EDITORIAL: Sleight of hand

Tuesday March 9, 2010
 
 

The White House plan to use budget reconciliation to dispense with ordinary Senate rules and pass parts of health insurance reform legislation with a simple majority of votes has raised justifiable objections not only from Republicans but some Democrats. But can anyone with a conscience truly condone passage of wholly unrelated amendments of the scope that some Democrats now envision?

The Wall Street Journal reports some Democrats are conspiring to heap other items onto the health insurance reform legislation that have nothing to do with health care, the insurance industry or pharmaceuticals. What’s up?
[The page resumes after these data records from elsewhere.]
File: src/hdl/mpc_if.sv
// link between the framer port block and the system-side backplane logic
// assumes one clock shared by both ends; multifunction pins are in/out/enable triples, clock pins have an enable only
`timescale 1ns/1ps
`default_nettype none
interface mpc_if;
    logic [7:0] addr;
    logic [7:0] wdata;
    logic wr;
    logic rd;
    logic [7:0] rdata;
    logic [3:0] rx_pin_out;
    logic [3:0] rx_pin_oe;
    logic [3:0] rx_pin_in;
    logic [3:0] tx_pin_out;
    logic [3:0] tx_pin_oe;
    logic [3:0] tx_pin_in;
    logic sys_rx_clk_oe;
    logic rx_clk_oe;
    logic line_tristate;
    modport dev (input addr, input wdata, input wr, input rd,
        output rdata, output rx_pin_out, output rx_pin_oe,
        input rx_pin_in, output tx_pin_out, output tx_pin_oe,
        input tx_pin_in, output sys_rx_clk_oe, output rx_clk_oe,
        output line_tristate);
    modport sys (output addr, output wdata, output wr, output rd,
        input rdata, input rx_pin_out, input rx_pin_oe,
        output rx_pin_in, input tx_pin_out, input tx_pin_oe,
        output tx_pin_in, input sys_rx_clk_oe, input rx_clk_oe,
        input line_tristate);
endinterface : mpc_if
`default_nettype wire

File: src/hdl/mpc_dev.sv
// framer end: port configuration registers and multifunction pin muxing
// assumes mpc_regs.svh, mpc_pkg and a 100 MHz clock with synchronous reset
//
// Notes on behaviour
// - all multifunction pins are inputs after reset
// - function code also sets pin direction
// - registers one to four drive ports A-D
// - receive sync input chosen once only
// - receive sync input excludes frame marker
// - frame marker high one bit at offset
// - internal option gives active-low sync pulse
// - marker high at each multiframe start
// - marker during selected receive time slots
// - signaling data aligned to receive slots
// - marker on spare bit positions
// - freeze on alarms, held one multiframe; here held MF_BITS - 1 bit times, one bit short
// - low 488 ns frame pulse when synchronous
// - each transmit input function chosen once
// - avoid sync and multiframe sync together
// - multiframe sync input sets transmit frame
// - polarity bit sets multiframe sync level
// - signaling input, optionally gated by marker
// - system supplies transmit clock when needed
// - transmit multiframe, slot and spare markers
// - line clock output at 2.048 MHz
// - tristate input ORed with register bit
//
// The address-and-strobe port was chosen for this implementation.
`timescale 1ns/1ps
`default_nettype none
`include "mpc_regs.svh"
module mpc_dev #(
    parameter int RX_OFFSET = 0,
    parameter int TX_OFFSET = 0,
    parameter logic [31:0] RX_SLOTS = 32'h0001_0000,
    parameter logic [31:0] TX_SLOTS = 32'h0001_0000
) (
    input wire logic clk_i,
    input wire logic sys_rst_i,
    mpc_if.dev link,
    input wire logic rx_sync_i,
    input wire logic rx_alarm_i,
    input wire logic rx_sig_i,
    output logic [7:0] tx_sig_o,
    output logic tx_mf_start_o,
    output logic tx_sig_valid_o
);
    import mpc_pkg::*;
    localparam int BIT_CYC = `MPC_BIT_CYC;
    localparam int MF_BITS = `MPC_BITS_FRAME * `MPC_FRAMES_MF;

    typedef struct packed {
        mpc_byte_t [3:0] port_cfg;
        mpc_byte_t clk_cfg;
        mpc_byte_t ctrl;
        mpc_byte_t rdata;
        logic [5:0] div;
        logic [11:0] bitpos;
        logic [11:0] frz_cnt;
        logic frz;
        logic [3:0] rx_out;
        logic [3:0] rx_oe;
        logic [3:0] tx_out;
        logic [3:0] tx_oe;
        logic sclk_oe;
        logic rclk_oe;
        logic tri_out;
        logic [7:0] tx_sig;
        logic tx_mf;
        logic tx_sig_v;
        logic [2:0] tx_bit;
    } mpc_dev_s;
    mpc_dev_s st_reg;
    mpc_dev_s st_next;

    function automatic logic rx_is_out(input mpc_byte_t cfg);
        return cfg[`MPC_RX_SEL_MSB:`MPC_RX_SEL_LSB] != MPC_RX_SYNC_IN;
    endfunction : rx_is_out

    function automatic logic tx_is_out(input mpc_byte_t cfg);
        mpc_tx_sel_t s;
        s = cfg[`MPC_TX_SEL_MSB:`MPC_TX_SEL_LSB];
        return s >= MPC_TX_MF_START && s <= MPC_TX_LINE_CLK;
    endfunction : tx_is_out

    function automatic logic is_spare(input logic [11:0] bp);
        // spare bits: bits 3..7 of slot 0 in odd frames
        return bp[8] && bp[7:3] == 5'h00 && bp[2:0] >= 3'h3;
    endfunction : is_spare

    logic [7:0] slot;
    logic [7:0] rx_phase;
    logic [7:0] tx_phase;
    logic mf_sync;
    logic sig_gate;
    logic [3:0] rx_fn_out;
    logic [3:0] tx_fn_out;

    always_comb begin
        st_next = st_reg;
        slot = {3'h0, st_reg.bitpos[7:3]};
        rx_phase = 8'(st_reg.bitpos[7:0] - 8'(RX_OFFSET));
        tx_phase = 8'(st_reg.bitpos[7:0] - 8'(TX_OFFSET));
        mf_sync = 1'b0;
        sig_gate = 1'b0;
        rx_fn_out = 4'h0;
        tx_fn_out = 4'h0;
        // ----------------------------------------------------------------
        // register access
        // ----------------------------------------------------------------
        st_next.rdata = 8'h00;
        if (link.wr) begin
            for (int i = 0; i < 4; i++) begin
                if (link.addr == 8'(`MPC_OFF_PORT_CFG_A + i)) begin
                    st_next.port_cfg[i] = link.wdata;
                end
            end
            if (link.addr == `MPC_OFF_PORT_CFG_CLK) begin
                st_next.clk_cfg = link.wdata;
                st_next.clk_cfg[`MPC_RSVD_BIT] = 1'b0;
            end
            if (link.addr == `MPC_OFF_CTRL) begin
                st_next.ctrl = link.wdata;
            end
        end
        if (link.rd) begin
            for (int i = 0; i < 4; i++) begin
                if (link.addr == 8'(`MPC_OFF_PORT_CFG_A + i)) begin
                    st_next.rdata = st_reg.port_cfg[i];
                end
            end
            if (link.addr == `MPC_OFF_PORT_CFG_CLK) begin
                st_next.rdata = st_reg.clk_cfg;
            end
            if (link.addr == `MPC_OFF_CTRL) begin
                st_next.rdata = st_reg.ctrl;
            end
            if (link.addr == `MPC_OFF_STATUS) begin
                st_next.rdata = {st_reg.frz, rx_sync_i, 6'h00};
            end
        end
        // ----------------------------------------------------------------
        // bit timing
        // ----------------------------------------------------------------
        if (st_reg.div == 6'(BIT_CYC - 1)) begin
            st_next.div = 6'h00;
            st_next.bitpos = 12'(st_reg.bitpos + 12'h001);
        end else begin
            st_next.div = 6'(st_reg.div + 6'h01);
        end
        for (int p = 0; p < 4; p++) begin
            if (st_reg.port_cfg[p][`MPC_TX_SEL_MSB:`MPC_TX_SEL_LSB]
                    == MPC_TX_MF_SYNC_IN &&
                    (link.tx_pin_in[p] ==
                    st_reg.clk_cfg[`MPC_POL_BIT])) begin
                mf_sync = 1'b1;
            end
            if (st_reg.port_cfg[p][`MPC_TX_SEL_MSB:`MPC_TX_SEL_LSB]
                    == MPC_TX_SIG_MARK && link.tx_pin_out[p]) begin
                sig_gate = 1'b1;
            end
        end
        if (mf_sync) begin
            st_next.bitpos = 12'(TX_OFFSET);
            st_next.div = 6'h00;
        end
        // ----------------------------------------------------------------
        // freeze: held for MF_BITS - 1 bit times after alarm, one bit short of a multiframe
        // ----------------------------------------------------------------
        if (rx_alarm_i) begin
            st_next.frz = 1'b1;
            st_next.frz_cnt = 12'(MF_BITS - 1);
        end else if (st_reg.frz_cnt != 12'h000) begin
            if (st_reg.div == 6'(BIT_CYC - 1)) begin
                st_next.frz_cnt = 12'(st_reg.frz_cnt - 12'h001);
            end
        end else begin
            st_next.frz = 1'b0;
        end
        // ----------------------------------------------------------------
        // transmit signaling capture
        // ----------------------------------------------------------------
        st_next.tx_sig_v = 1'b0;
        st_next.tx_mf = st_reg.bitpos == 12'h000;
        for (int p = 0; p < 4; p++) begin
            if (st_reg.port_cfg[p][`MPC_TX_SEL_MSB:`MPC_TX_SEL_LSB]
                    == MPC_TX_SIG_IN && st_reg.div == 6'h00 &&
                    (!st_reg.ctrl[`MPC_CTRL_TX_SIGNALING_SLOT_MARKER_BIT] || sig_gate)) begin
                st_next.tx_sig[st_reg.tx_bit] = link.tx_pin_in[p];
                st_next.tx_bit = 3'(st_reg.tx_bit - 3'h1);
                st_next.tx_sig_v = st_reg.tx_bit == 3'h0;
            end
        end
        // ----------------------------------------------------------------
        // pin functions and directions
        // ----------------------------------------------------------------
        st_next.tri_out = st_reg.ctrl[`MPC_CTRL_XLT_BIT];
        for (int p = 0; p < 4; p++) begin
            unique case (st_reg.port_cfg[p][`MPC_RX_SEL_MSB:`MPC_RX_SEL_LSB])
                MPC_RX_SYNC_IN: rx_fn_out[p] = 1'b0;
                MPC_RX_FRAME_MARK: rx_fn_out[p] =
                    st_reg.ctrl[`MPC_CTRL_INTERNAL_SYNC_PULSE_SEL_BIT] ?
                    (st_reg.bitpos[7:0] != 8'h00) :
                    (rx_phase == 8'h00);
                MPC_RX_MF_START: rx_fn_out[p] =
                    st_reg.bitpos[11:0] == 12'h000 ||
                    (!st_reg.ctrl[`MPC_CTRL_CASMF_BIT] &&
                    st_reg.bitpos[8:0] == 9'h000);
                MPC_RX_SIG_MARK: rx_fn_out[p] = RX_SLOTS[slot[4:0]];
                MPC_RX_SIG_OUT: rx_fn_out[p] = rx_sig_i;
                MPC_RX_SPARE_MARK:
                    rx_fn_out[p] = is_spare(st_reg.bitpos);
                MPC_RX_FREEZE: rx_fn_out[p] = st_reg.frz ||
                    st_reg.ctrl[`MPC_CTRL_FFS_BIT];
                MPC_RX_FRAME_PULSE: rx_fn_out[p] =
                    !(rx_sync_i && st_reg.bitpos[7:0] == 8'h00);
            endcase
            case (st_reg.port_cfg[p][`MPC_TX_SEL_MSB:`MPC_TX_SEL_LSB])
                MPC_TX_MF_START:
                    tx_fn_out[p] = st_reg.bitpos == 12'h000;
                MPC_TX_SIG_MARK:
                    tx_fn_out[p] = TX_SLOTS[tx_phase[7:3]];
                MPC_TX_SPARE_MARK:
                    tx_fn_out[p] = is_spare(st_reg.bitpos);
                MPC_TX_LINE_CLK:
                    tx_fn_out[p] = st_reg.div < 6'(BIT_CYC / 2);
                MPC_TX_TRISTATE: begin
                    tx_fn_out[p] = 1'b0;
                    if (link.tx_pin_in[p]) begin
                        st_next.tri_out = 1'b1;
                    end
                end
                default: tx_fn_out[p] = 1'b0;
            endcase
            st_next.rx_oe[p] = rx_is_out(st_reg.port_cfg[p]);
            st_next.tx_oe[p] = tx_is_out(st_reg.port_cfg[p]);
        end
        st_next.rx_out = rx_fn_out;
        st_next.tx_out = tx_fn_out;
        st_next.sclk_oe = st_reg.clk_cfg[`MPC_SYSRX_DIR_BIT];
        st_next.rclk_oe = st_reg.clk_cfg[`MPC_RXCLK_DIR_BIT];
        if (sys_rst_i) begin
            st_next = '0;
            st_next.port_cfg = {4{`MPC_RST_PORT_CFG}};
            st_next.clk_cfg = `MPC_RST_CLK_CFG;
            st_next.ctrl = `MPC_RST_CTRL;
            st_next.tx_bit = 3'h7;
        end
    end

    always_ff @(posedge clk_i) begin
        st_reg <= st_next;
    end

    assign link.rdata = st_reg.rdata;
    assign link.rx_pin_out = st_reg.rx_out;
    assign link.rx_pin_oe = st_reg.rx_oe;
    assign link.tx_pin_out = st_reg.tx_out;
    assign link.tx_pin_oe = st_reg.tx_oe;
    assign link.sys_rx_clk_oe = st_reg.sclk_oe;
    assign link.rx_clk_oe = st_reg.rclk_oe;
    assign link.line_tristate = st_reg.tri_out;
    assign tx_sig_o = st_reg.tx_sig;
    assign tx_mf_start_o = st_reg.tx_mf;
    assign tx_sig_valid_o = st_reg.tx_sig_v;
endmodule : mpc_dev
`default_nettype wire

File: src/flat_wrapper.sv
// flat-port wrapper written by rule: the top's interface ports become plain ports
module mpc_dev_flat import mpc_pkg::*;
#(
    parameter int RX_OFFSET = 0,
    parameter int TX_OFFSET = 0,
    parameter logic [31:0] RX_SLOTS = 32'h0001_0000,
    parameter logic [31:0] TX_SLOTS = 32'h0001_0000
)
  (clk_i, sys_rst_i, rx_sync_i, rx_alarm_i, rx_sig_i, tx_sig_o, tx_mf_start_o, tx_sig_valid_o, link_addr, link_wdata, link_wr, link_rd, link_rdata, link_rx_pin_out, link_rx_pin_oe, link_rx_pin_in, link_tx_pin_out, link_tx_pin_oe, link_tx_pin_in, link_sys_rx_clk_oe, link_rx_clk_oe, link_line_tristate);
  mpc_if link_i ();
  input wire logic clk_i;
  input wire logic sys_rst_i;
  input wire logic rx_sync_i;
  input wire logic rx_alarm_i;
  input wire logic rx_sig_i;
  output logic [7:0] tx_sig_o;
  output logic tx_mf_start_o;
  output logic tx_sig_valid_o;
  input wire logic [$bits(link_i.addr)-1:0] link_addr;
  input wire logic [$bits(link_i.wdata)-1:0] link_wdata;
  input wire logic [$bits(link_i.wr)-1:0] link_wr;
  input wire logic [$bits(link_i.rd)-1:0] link_rd;
  output wire logic [$bits(link_i.rdata)-1:0] link_rdata;
  output wire logic [$bits(link_i.rx_pin_out)-1:0] link_rx_pin_out;
  output wire logic [$bits(link_i.rx_pin_oe)-1:0] link_rx_pin_oe;
  input wire logic [$bits(link_i.rx_pin_in)-1:0] link_rx_pin_in;
  output wire logic [$bits(link_i.tx_pin_out)-1:0] link_tx_pin_out;
  output wire logic [$bits(link_i.tx_pin_oe)-1:0] link_tx_pin_oe;
  input wire logic [$bits(link_i.tx_pin_in)-1:0] link_tx_pin_in;
  output wire logic [$bits(link_i.sys_rx_clk_oe)-1:0] link_sys_rx_clk_oe;
  output wire logic [$bits(link_i.rx_clk_oe)-1:0] link_rx_clk_oe;
  output wire logic [$bits(link_i.line_tristate)-1:0] link_line_tristate;
  assign link_i.addr = link_addr;
  assign link_i.wdata = link_wdata;
  assign link_i.wr = link_wr;
  assign link_i.rd = link_rd;
  assign link_rdata = link_i.rdata;
  assign link_rx_pin_out = link_i.rx_pin_out;
  assign link_rx_pin_oe = link_i.rx_pin_oe;
  assign link_i.rx_pin_in = link_rx_pin_in;
  assign link_tx_pin_out = link_i.tx_pin_out;
  assign link_tx_pin_oe = link_i.tx_pin_oe;
  assign link_i.tx_pin_in = link_tx_pin_in;
  assign link_sys_rx_clk_oe = link_i.sys_rx_clk_oe;
  assign link_rx_clk_oe = link_i.rx_clk_oe;
  assign link_line_tristate = link_i.line_tristate;
  mpc_dev #(.RX_OFFSET(RX_OFFSET), .TX_OFFSET(TX_OFFSET), .RX_SLOTS(RX_SLOTS), .TX_SLOTS(TX_SLOTS)) u_core (.clk_i(clk_i), .sys_rst_i(sys_rst_i), .link(link_i), .rx_sync_i(rx_sync_i), .rx_alarm_i(rx_alarm_i), .rx_sig_i(rx_sig_i), .tx_sig_o(tx_sig_o), .tx_mf_start_o(tx_mf_start_o), .tx_sig_valid_o(tx_sig_valid_o));
endmodule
Only business as usual in Washington, this time overseen by Democrats who have forsaken all that flowery oratory in 2008 about good governing principles.

The Journal reports one measure would significantly overhaul the student loan business, banning private companies from offering federally guaranteed student loans. That means the U.S. Department of Education would be largely by itself in the student loan business, especially since previous Senate legislation has discouraged companies from making loans that aren’t federally guaranteed.

Some colleges and universities actually oppose this government takeover of the student loan business because, as former Education Secretary Lamar Alexander said in The Washington Post, it will eliminate loan programs that are tailored to specific student and family needs and could well result in more years spent paying off those loans, all while Democrats in Washington celebrate the expansion of another federal program far beyond what anyone ever intended. As Alexander noted, “You’ll work longer to pay off your student loan to help pay for someone else’s education — and to help your U.S. representative’s re-election.”

Some also oppose the government taking over the student loan business because, at least alongside private lenders, it has a dismal record of preventing defaults.

Even if you feel differently about this issue — and we acknowledge the need for improvement to the current system — one must certainly agree that tacking this on to unrelated health insurance legislation, without so much as a committee vote or a Senate hearing, is surely wrongheaded and irresponsible. What’s more, it only justifies similar tactics when the day comes that Republicans are again in charge on Capitol Hill. How can Democrats then object if they themselves have readily encouraged such questionable legislative behavior?

And so, it would seem, the cycle of bad government only continues, with taxpayers on the hook and in the dark.